Book InfoDark Pills by Lainey Delaroque
Series: Dark Things #3
Rating: Book ratings explained
Genres: Contemporary Romance, Dark Romance, New Adult Romance
Purchase at: Amazon | Amazon CA | Amazon UK | Amazon AU
My father is dead. Murdered in front of me. I’m all alone but finally free to do as I please.
But before I have a chance to taste my freedom, I find myself locked in a room with no memory about how I got there.
I’ve met Dusk and their twin Luan, but behind the door, I hear others. Just how many people are holding me captive? And why?
As I plan my escape, I start wondering if I truly want to run away and be on my own again. Especially when the touch of my captors makes me feel dangerous, exciting things I’ve never felt before…
Dark Pills is a new adult dark romantic suspense novel featuring steamy scenes. It has a HEA, no cliffhanger, no cheating. It is a new adult romance and comes with a warning for strong language, descriptions of psychological trauma and violence.
Dark Pills is part of the Lavender world. It can be read as a standalone, but if you enjoy Easter eggs and crossover characters you may also enjoy reading all Dark Things books and the Club Lavender Duet which takes place in the same world and before the events of this book.
Dark Pills - My Review
Dark Pills was the Lainey Delaroque story I’ve been waiting for, ever since Lu-Na’s introduction into the Lavender world. They were a curious character, one you were never entirely sure what to make of, but as they reappeared through the Dark Things series I picked up on a few characteristics that would turn out to make a lot of sense once I started reading this book.

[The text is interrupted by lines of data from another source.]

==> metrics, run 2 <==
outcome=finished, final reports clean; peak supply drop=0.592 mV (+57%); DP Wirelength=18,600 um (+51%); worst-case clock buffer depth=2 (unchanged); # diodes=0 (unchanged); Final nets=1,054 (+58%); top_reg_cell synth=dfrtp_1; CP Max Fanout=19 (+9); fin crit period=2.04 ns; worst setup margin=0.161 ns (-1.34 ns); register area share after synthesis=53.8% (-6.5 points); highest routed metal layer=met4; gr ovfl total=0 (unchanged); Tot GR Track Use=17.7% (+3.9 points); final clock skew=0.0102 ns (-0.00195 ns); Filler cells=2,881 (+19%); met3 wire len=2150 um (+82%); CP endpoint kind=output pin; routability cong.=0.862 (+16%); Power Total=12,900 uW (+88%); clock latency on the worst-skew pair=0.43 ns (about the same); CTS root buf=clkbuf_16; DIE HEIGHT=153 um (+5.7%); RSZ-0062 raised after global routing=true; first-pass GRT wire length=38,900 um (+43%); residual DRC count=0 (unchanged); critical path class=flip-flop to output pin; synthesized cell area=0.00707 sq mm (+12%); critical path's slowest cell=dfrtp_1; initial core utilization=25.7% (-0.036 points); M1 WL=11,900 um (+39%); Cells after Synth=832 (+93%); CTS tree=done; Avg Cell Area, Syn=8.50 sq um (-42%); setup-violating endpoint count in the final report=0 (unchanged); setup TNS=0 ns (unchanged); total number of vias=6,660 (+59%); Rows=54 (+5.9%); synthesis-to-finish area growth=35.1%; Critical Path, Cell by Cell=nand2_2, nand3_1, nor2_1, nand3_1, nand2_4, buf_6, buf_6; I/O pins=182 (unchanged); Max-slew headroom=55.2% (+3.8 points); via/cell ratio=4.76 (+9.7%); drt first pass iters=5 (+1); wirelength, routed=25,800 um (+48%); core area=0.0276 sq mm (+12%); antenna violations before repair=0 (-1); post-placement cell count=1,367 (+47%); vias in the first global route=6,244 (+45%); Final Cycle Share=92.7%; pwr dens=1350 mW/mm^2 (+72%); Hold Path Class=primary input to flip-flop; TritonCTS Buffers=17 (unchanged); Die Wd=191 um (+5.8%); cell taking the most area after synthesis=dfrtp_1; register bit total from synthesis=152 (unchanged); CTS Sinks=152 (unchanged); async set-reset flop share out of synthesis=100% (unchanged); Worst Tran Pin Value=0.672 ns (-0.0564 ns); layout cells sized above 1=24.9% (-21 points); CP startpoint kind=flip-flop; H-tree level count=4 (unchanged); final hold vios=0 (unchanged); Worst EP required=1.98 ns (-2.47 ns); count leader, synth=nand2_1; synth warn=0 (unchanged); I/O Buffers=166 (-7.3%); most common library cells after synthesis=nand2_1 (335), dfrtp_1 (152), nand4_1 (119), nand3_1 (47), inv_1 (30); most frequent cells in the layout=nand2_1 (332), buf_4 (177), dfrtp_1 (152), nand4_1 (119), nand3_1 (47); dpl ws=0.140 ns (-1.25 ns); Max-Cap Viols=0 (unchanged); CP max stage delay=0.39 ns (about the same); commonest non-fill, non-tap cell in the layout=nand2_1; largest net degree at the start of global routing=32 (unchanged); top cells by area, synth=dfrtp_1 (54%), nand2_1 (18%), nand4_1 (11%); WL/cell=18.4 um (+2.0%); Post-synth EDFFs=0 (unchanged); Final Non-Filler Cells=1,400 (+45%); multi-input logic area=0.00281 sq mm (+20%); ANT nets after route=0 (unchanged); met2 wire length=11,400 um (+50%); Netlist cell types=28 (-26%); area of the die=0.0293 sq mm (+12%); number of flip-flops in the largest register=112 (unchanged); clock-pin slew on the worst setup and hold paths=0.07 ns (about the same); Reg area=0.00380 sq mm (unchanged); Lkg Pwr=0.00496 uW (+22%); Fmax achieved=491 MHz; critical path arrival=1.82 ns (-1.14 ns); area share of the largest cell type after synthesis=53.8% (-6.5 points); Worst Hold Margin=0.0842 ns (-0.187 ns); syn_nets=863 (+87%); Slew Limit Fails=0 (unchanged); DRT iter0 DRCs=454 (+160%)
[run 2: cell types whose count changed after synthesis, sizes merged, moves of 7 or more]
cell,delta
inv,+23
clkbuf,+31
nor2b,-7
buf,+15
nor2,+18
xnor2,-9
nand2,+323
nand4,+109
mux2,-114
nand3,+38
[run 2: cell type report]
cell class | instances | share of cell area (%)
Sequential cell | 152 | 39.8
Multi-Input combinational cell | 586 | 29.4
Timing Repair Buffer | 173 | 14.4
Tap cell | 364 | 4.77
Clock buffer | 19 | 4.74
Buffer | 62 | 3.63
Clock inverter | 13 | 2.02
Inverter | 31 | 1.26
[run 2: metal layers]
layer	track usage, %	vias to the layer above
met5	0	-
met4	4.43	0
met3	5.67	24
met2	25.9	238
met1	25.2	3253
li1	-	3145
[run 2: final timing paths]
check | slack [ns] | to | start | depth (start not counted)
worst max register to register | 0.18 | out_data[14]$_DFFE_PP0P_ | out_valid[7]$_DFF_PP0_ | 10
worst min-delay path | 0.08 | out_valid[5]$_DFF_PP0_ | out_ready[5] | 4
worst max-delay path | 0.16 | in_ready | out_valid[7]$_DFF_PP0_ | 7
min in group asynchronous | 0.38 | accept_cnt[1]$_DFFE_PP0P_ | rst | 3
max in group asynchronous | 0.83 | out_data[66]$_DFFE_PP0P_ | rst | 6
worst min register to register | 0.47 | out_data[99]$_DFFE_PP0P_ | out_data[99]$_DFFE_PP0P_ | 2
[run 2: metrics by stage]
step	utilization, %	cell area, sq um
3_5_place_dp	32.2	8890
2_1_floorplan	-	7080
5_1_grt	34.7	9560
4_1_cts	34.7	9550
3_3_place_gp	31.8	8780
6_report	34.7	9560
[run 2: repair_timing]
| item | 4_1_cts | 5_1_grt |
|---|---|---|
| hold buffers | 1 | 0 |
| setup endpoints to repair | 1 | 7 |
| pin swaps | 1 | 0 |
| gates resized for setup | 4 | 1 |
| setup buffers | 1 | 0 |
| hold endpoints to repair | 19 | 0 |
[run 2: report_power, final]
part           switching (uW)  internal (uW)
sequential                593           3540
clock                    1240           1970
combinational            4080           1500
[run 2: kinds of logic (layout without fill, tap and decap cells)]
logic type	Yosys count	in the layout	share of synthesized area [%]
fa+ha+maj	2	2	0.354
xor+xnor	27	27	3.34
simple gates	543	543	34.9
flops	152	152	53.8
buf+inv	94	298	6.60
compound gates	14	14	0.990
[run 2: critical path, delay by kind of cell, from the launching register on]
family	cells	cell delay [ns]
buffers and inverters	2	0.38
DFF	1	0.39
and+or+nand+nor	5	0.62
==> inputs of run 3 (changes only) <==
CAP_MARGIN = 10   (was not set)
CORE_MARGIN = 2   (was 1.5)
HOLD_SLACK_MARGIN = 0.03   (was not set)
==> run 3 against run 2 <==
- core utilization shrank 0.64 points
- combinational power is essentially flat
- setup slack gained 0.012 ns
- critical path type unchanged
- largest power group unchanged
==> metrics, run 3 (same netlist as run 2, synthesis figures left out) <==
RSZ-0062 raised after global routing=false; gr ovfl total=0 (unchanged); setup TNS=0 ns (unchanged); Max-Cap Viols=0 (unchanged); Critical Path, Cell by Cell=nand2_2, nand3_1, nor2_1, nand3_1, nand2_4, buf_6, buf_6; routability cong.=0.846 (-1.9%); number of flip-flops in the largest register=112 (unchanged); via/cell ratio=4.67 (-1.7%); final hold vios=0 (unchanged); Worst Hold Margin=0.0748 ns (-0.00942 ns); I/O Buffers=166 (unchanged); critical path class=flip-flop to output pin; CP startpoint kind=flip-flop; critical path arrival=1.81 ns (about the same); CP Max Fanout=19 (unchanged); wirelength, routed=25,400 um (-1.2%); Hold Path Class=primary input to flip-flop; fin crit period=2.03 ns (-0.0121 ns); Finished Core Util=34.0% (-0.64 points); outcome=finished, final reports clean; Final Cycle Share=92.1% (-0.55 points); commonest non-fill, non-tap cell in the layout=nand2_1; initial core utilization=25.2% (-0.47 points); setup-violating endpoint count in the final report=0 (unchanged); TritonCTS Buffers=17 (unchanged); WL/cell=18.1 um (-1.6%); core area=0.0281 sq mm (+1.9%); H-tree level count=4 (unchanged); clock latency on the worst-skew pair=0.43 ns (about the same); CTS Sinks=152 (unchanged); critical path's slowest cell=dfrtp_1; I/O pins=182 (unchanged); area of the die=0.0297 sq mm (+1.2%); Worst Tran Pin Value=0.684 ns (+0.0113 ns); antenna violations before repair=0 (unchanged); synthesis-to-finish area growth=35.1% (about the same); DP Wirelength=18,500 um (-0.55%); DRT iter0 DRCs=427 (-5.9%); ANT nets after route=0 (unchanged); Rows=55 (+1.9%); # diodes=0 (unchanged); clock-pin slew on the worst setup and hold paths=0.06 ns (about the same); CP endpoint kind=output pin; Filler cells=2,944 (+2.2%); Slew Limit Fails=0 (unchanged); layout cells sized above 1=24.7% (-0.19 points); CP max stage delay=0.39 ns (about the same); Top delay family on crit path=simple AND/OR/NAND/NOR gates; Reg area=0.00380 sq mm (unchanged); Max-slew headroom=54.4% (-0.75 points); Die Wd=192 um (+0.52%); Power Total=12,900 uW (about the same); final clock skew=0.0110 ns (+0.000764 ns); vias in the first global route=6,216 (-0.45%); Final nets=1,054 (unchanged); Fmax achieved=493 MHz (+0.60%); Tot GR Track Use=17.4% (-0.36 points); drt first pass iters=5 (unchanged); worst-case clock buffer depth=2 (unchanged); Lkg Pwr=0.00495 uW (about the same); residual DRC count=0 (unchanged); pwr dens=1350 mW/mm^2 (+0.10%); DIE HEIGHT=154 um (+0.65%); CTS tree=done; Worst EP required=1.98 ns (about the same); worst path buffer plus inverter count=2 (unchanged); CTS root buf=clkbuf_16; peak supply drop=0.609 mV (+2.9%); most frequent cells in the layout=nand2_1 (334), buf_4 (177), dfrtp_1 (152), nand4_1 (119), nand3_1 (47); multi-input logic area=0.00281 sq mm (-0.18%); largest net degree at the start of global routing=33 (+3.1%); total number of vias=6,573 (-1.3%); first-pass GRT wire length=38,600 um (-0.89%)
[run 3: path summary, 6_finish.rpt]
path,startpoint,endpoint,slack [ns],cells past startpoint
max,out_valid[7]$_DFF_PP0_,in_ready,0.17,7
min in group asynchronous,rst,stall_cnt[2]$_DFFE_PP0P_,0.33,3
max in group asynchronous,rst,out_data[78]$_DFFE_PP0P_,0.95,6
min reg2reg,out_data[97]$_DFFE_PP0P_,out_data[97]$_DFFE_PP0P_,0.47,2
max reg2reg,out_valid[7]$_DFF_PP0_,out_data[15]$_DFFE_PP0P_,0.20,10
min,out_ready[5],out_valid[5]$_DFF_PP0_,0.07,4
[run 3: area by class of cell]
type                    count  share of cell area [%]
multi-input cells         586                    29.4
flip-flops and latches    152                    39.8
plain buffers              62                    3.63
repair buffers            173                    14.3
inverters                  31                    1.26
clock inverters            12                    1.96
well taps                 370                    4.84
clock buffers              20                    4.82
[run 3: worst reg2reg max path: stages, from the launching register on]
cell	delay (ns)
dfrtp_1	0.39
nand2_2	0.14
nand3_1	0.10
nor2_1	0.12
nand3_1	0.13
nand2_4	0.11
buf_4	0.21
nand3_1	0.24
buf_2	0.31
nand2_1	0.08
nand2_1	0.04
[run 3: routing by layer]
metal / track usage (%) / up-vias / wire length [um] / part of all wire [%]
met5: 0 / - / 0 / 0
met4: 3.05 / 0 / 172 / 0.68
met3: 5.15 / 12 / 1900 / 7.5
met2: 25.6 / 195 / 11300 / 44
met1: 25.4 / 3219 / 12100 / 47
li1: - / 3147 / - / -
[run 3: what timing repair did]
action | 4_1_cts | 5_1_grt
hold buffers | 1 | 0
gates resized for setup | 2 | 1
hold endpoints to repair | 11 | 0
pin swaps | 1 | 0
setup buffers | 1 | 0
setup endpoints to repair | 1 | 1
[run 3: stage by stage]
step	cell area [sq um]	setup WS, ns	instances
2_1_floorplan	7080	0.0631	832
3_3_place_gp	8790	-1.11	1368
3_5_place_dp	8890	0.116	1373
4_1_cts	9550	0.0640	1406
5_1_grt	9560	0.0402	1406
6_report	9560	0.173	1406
**config.mk**
```make
export PLATFORM = sky130hd
export DESIGN_NAME = sd_sector_responder
export DESIGN_NICKNAME = d
export VERILOG_FILES = /design/src/rtl/sd_resp_pkg.sv /design/src/rtl/sd_sector_responder.sv
export SDC_FILE = /design/constraint.sdc
export NUM_CORES = 1
export LEC_CHECK = 0
export BUFFER_PORTS_ARGS = -buffer_cell sky130_fd_sc_hd__buf_2
export CAP_MARGIN = 20
export CORE_MARGIN = 4
export CORE_UTILIZATION = 40
export DETAILED_ROUTE_END_ITERATION = 16
export PLACE_DENSITY = 0.62
export SLEW_MARGIN = 30
export SYNTH_ARGS = -nofsm -noshare
export SYNTH_HDL_FRONTEND = slang
export SYNTH_SLANG_ARGS = --single-unit
```
**constraint.sdc**
```tcl
create_clock -name clk -period 7.3 [get_ports clk]
set_input_delay 0.73 -clock clk [delete_from_list [all_inputs] [get_ports clk]]
set_output_delay 0.73 -clock clk [all_outputs]
set_load 0.02 [all_outputs]
```
**src/rtl/sd_resp_pkg.sv**
```systemverilog
// Shared state encoding and sector geometry for the SD sector responder.
package sd_resp_pkg;

    localparam int SECTOR_BYTES = 512;
    localparam int SECTOR_SHIFT = 9;
    localparam int BYTE_IDX_W   = 9;

    typedef enum logic [2:0] {
        IDLE,
        RD_MEM,
        RD_PUT,
        WR_ADDR,
        WR_LAT,
        WR_MEM,
        DONE
    } state_t;

endpackage

```
**src/rtl/sd_sector_responder.sv**
```systemverilog
// Answers sd_rd/sd_wr with a 512-byte sector streamed to/from byte-wide memory; >=2 cycles/byte, stalls on mem_ready.
// Optional SD_SECTOR_RESPONDER_WPROTECT_EN adds write_protect/wp_hit (protected writes handshake but never touch memory).
module sd_sector_responder
    import sd_resp_pkg::*;
#(
    parameter int                ADDR_W   = 24,
    parameter logic [ADDR_W-1:0] IMG_BASE = '0,
    parameter int                MAX_LBA  = 454
) (
    input  logic              clk,
    input  logic              reset,
    input  logic              img_mounted,
    input  logic [31:0]       sd_lba,
    input  logic              sd_rd,
    input  logic              sd_wr,
    output logic              sd_ack,
    output logic [8:0]        sd_buff_addr,
    output logic [7:0]        sd_buff_dout,
    input  logic [7:0]        sd_buff_din,
    output logic              sd_buff_wr,
    output logic [ADDR_W-1:0] mem_addr,
    output logic              mem_rd,
    output logic              mem_wr,
    output logic [7:0]        mem_wdata,
    input  logic [7:0]        mem_rdata,
    input  logic              mem_ready,
`ifdef SD_SECTOR_RESPONDER_WPROTECT_EN
    input  logic              write_protect,
    output logic              wp_hit,
`endif
    output logic              err
);

    state_t                  state_q, state_d;
    logic [BYTE_IDX_W-1:0]   idx_q, idx_d;
    logic                    bad_q, bad_d;
    logic                    wp_q, wp_d;
    logic                    sd_ack_q, sd_ack_d;
    logic [8:0]              sd_buff_addr_q, sd_buff_addr_d;
    logic [7:0]              sd_buff_dout_q, sd_buff_dout_d;
    logic                    sd_buff_wr_q, sd_buff_wr_d;
    logic [ADDR_W-1:0]       mem_addr_q, mem_addr_d;
    logic [7:0]              mem_wdata_q, mem_wdata_d;
    logic                    err_q, err_d;

    logic last_byte;
    assign last_byte = (idx_q == BYTE_IDX_W'(SECTOR_BYTES - 1));

    always_comb begin
        state_d        = state_q;
        idx_d          = idx_q;
        bad_d          = bad_q;
        wp_d           = wp_q;
        sd_ack_d       = sd_ack_q;
        sd_buff_addr_d = sd_buff_addr_q;
        sd_buff_dout_d = sd_buff_dout_q;
        sd_buff_wr_d   = 1'b0;
        mem_addr_d     = mem_addr_q;
        mem_wdata_d    = mem_wdata_q;
        err_d          = err_q;

        case (state_q)
            IDLE: begin
                if (sd_rd || sd_wr) begin
                    bad_d          = !img_mounted || (sd_lba > 32'(MAX_LBA));
                    err_d          = err_q | bad_d;
                    sd_ack_d       = 1'b1;
                    idx_d          = '0;
                    sd_buff_addr_d = '0;
                    mem_addr_d     = IMG_BASE + (ADDR_W'(sd_lba) << SECTOR_SHIFT);
`ifdef SD_SECTOR_RESPONDER_WPROTECT_EN
                    wp_d           = !sd_rd && write_protect;
`else
                    wp_d           = 1'b0;
`endif
                    // Read has priority when both request levels are high.
                    state_d        = sd_rd ? RD_MEM : WR_ADDR;
                end
            end
            RD_MEM: begin
                if (bad_q || mem_ready) begin
                    sd_buff_dout_d = bad_q ? 8'h00 : mem_rdata;
                    sd_buff_addr_d = idx_q;
                    sd_buff_wr_d   = 1'b1;
                    state_d        = RD_PUT;
                end
            end
            RD_PUT: begin
                if (last_byte) begin
                    state_d = DONE;
                end else begin
                    idx_d      = idx_q + 1'b1;
                    mem_addr_d = mem_addr_q + 1'b1;
                    state_d    = RD_MEM;
                end
            end
            WR_ADDR: state_d = WR_LAT;
            WR_LAT: begin
                // Client data is registered one edge after it sees the address.
                mem_wdata_d = sd_buff_din;
                state_d     = WR_MEM;
            end
            WR_MEM: begin
                if (bad_q || wp_q || mem_ready) begin
                    if (last_byte) begin
                        state_d = DONE;
                    end else begin
                        idx_d          = idx_q + 1'b1;
                        sd_buff_addr_d = idx_q + 1'b1;
                        mem_addr_d     = mem_addr_q + 1'b1;
                        state_d        = WR_ADDR;
                    end
                end
            end
            DONE: begin
                sd_ack_d = 1'b0;
                state_d  = IDLE;
            end
            default: state_d = IDLE;
        endcase
    end

    always_ff @(posedge clk) begin
        if (reset) begin
            state_q        <= IDLE;
            idx_q          <= '0;
            bad_q          <= 1'b0;
            wp_q           <= 1'b0;
            sd_ack_q       <= 1'b0;
            sd_buff_addr_q <= '0;
            sd_buff_dout_q <= '0;
            sd_buff_wr_q   <= 1'b0;
            mem_addr_q     <= '0;
            mem_wdata_q    <= '0;
            err_q          <= 1'b0;
        end else begin
            state_q        <= state_d;
            idx_q          <= idx_d;
            bad_q          <= bad_d;
            wp_q           <= wp_d;
            sd_ack_q       <= sd_ack_d;
            sd_buff_addr_q <= sd_buff_addr_d;
            sd_buff_dout_q <= sd_buff_dout_d;
            sd_buff_wr_q   <= sd_buff_wr_d;
            mem_addr_q     <= mem_addr_d;
            mem_wdata_q    <= mem_wdata_d;
            err_q          <= err_d;
        end
    end

    assign sd_ack       = sd_ack_q;
    assign sd_buff_addr = sd_buff_addr_q;
    assign sd_buff_dout = sd_buff_dout_q;
    assign sd_buff_wr   = sd_buff_wr_q;
    assign mem_addr     = mem_addr_q;
    assign mem_wdata    = mem_wdata_q;
    assign err          = err_q;
    assign mem_rd       = (state_q == RD_MEM) && !bad_q;
    assign mem_wr       = (state_q == WR_MEM) && !bad_q && !wp_q;
`ifdef SD_SECTOR_RESPONDER_WPROTECT_EN
    assign wp_hit       = (state_q == DONE) && wp_q;
`endif

endmodule

```
==> qor.yml, run 1 <==
setup_path:
  endpoint_kind: "register"
  crit_family: "compound AO/OA/AOI/OAI gates"
  crit_buf_inv: 0
  slowest_delay_ns: 0.66
  slowest_stage: "o31a_1"
  arrival_ns: 3.42
  cp-start-kind: "register"
  worstPathCellList: "ha_1, and3_1, and3_1, and3_1, ha_1, or4b_4, o31a_1, a211oi_1, o21ai_0, o311ai_1"
  worstSetupPathType: "reg -> reg"
  cp.depth: 10
  path_common_cell: "and3_1"
  worstPathRequired_ns: 7.51
  rr_worst_depth: 10
  cp_max_fo: 18
placement:
  hpwl_um: 6430
  dp_worst_setup_slack_ns: 4.14
  io_buffers: 107
  finalWeightedCongestion: 0.805
  dp.cells: 592
yosys:
  synth_seq_cells: 65
  yosysSeqAreaShare_pct: 38.0
  netlist_top_cells_count: "dfxtp_1, nor2_1, a21oi_1"
  synth.most_common_cell: "dfxtp_1"
  syn-instance-count: 399
  synth_area_leaders: "dfxtp_1, nor2_1, a21oi_1"
  yosys.area.top_type_share_pct: 38.0
  synth_edf_count: 0
  syn_nets: 456
  syn_area_per_cell_um2: 8.57
  synthDistinctLibCells: 63
  async_flop_share_pct: 0
  yosys.area.top_type: "dfxtp_1"
  yosys_warnings: 0
  syn-cell-area_um2: 3420
  synth_ff_type: "dfxtp_1"
die:
  coreArea_um2: 8260
  fp.dieH_um: 100
  start_util_pct: 41.4
  ios: 108
  die_w_um: 100
  rows: 33
  dieArea_um2: 10100
timing:
  max_freq_ghz: 0.311
  period_minus_slack_ns: 3.21
  hold_violations: 0
  setup_violations: 0
  fin_setup_tns_ns: 0
  fin_ws_ns: 4.09
  drv_slew: 0
  worst_pin_slew_ns: 0.891
  rsz0062_at_grt: "no"
  maxSlewHeadroom_pct: 40.3
  final_min_period_over_clock_period_pct: 44.0
  fin_worst_skew_ns: 0.0101
clock_tree:
  clkLatencyLatePin_ns: 0.34
  ctsResizeCount: 0
  postCtsSetupRepairBufs: 0
  clkSlewWorstSetupHoldPaths_ns: 0.08
  cts_hold_buf: 0
  numCtsBuffers: 9
  ctsRootBufferMaster: "clkbuf_8"
  cts_tree: "built"
  cts.sink_count: 65
  htreeDepth: 3
  cts_buffer_depth: 2
drt:
  antenna_left: 0
  vias_per_cell: 5.55
  drc_errors: 0
  via_count: 3373
  first_pass_iters: 5
  post_drt_wl_per_cell_um: 14.8
  drt_iter0_markers: 177
  wl_um: 9010
global_routing:
  grt_max_degree: 62
  grt_usage_pct: 18.1
  antenna_found_initial: 0
  grt_pass1_vias: 3242
  grt_pass1_wl_um: 15000
  grt-ovfl-total: 0
power:
  cellLeakagePower_uw: 0.00170
  peakVddDrop_mv: 0.116
  p_per_area_nw_per_um2: 220
final_layout:
  syn_to_final_growth_pct: 22.4
  drive_above_1_share_pct: 29.2
  seq_area_um2: 1300
  finalNonFillerCells: 608
  diodes: 0
  fin_nets: 555
  utilization_pct: 50.7
  fillers: 836
  multi_input_area_um2: 1960
job:
  cap_violations: 0
worst_hold_path:
  hold_class: "reg -> reg"
  worstHoldPathCells: 2
outcome:
  status: "complete, no violations"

Let’s start at the beginning of the story. We have Dawn, the girl you may remember from the compound the gangs raided towards the end of Dark Ink. Having been freed from her unknowing captivity by her father, she finds herself held captive by a new entity, unsure of either why or how many people are holding her. Lu-Na finds themselves in possession of the girl, with no idea how she arrived in their apartment but discovering an intense desire to care for and protect her. How many of their secrets will she uncover and do they want to let her in and truly see them for who they are?
Compared to the more complex story threads in the earlier books of the series, Dark Pills goes with the much simpler premise of Dawn avoiding her uncle, who wants to see her returned to Comet International. The main driver of the book isn’t the obvious storyline but the character development, and there’s plenty of space for those characters to grow.
Dawn and Lu-Na have both led very sheltered lives although for entirely different reasons. As the story progresses the reader sees both characters come to terms with the purpose of their isolation, whether it still serves them, and their internal battles in the journey not only to making it outside but also to letting others into their lives.
Greater character development would have brought this book up from a four-star read to a five. I felt that there was so much left unexplored when it came to both protagonists not only in their backstories but also in their interactions with each other and the outside world. This was especially true with the incredibly multifaceted character of Lu-Na, who could have benefited from a much deeper examination of their internal aspects and the inner workings of their mind.
Was Dark Pills all that I hoped it would be? No. But it was an enjoyable story and well worth a read. To me, it was a lighter conclusion to a deeper, darker series.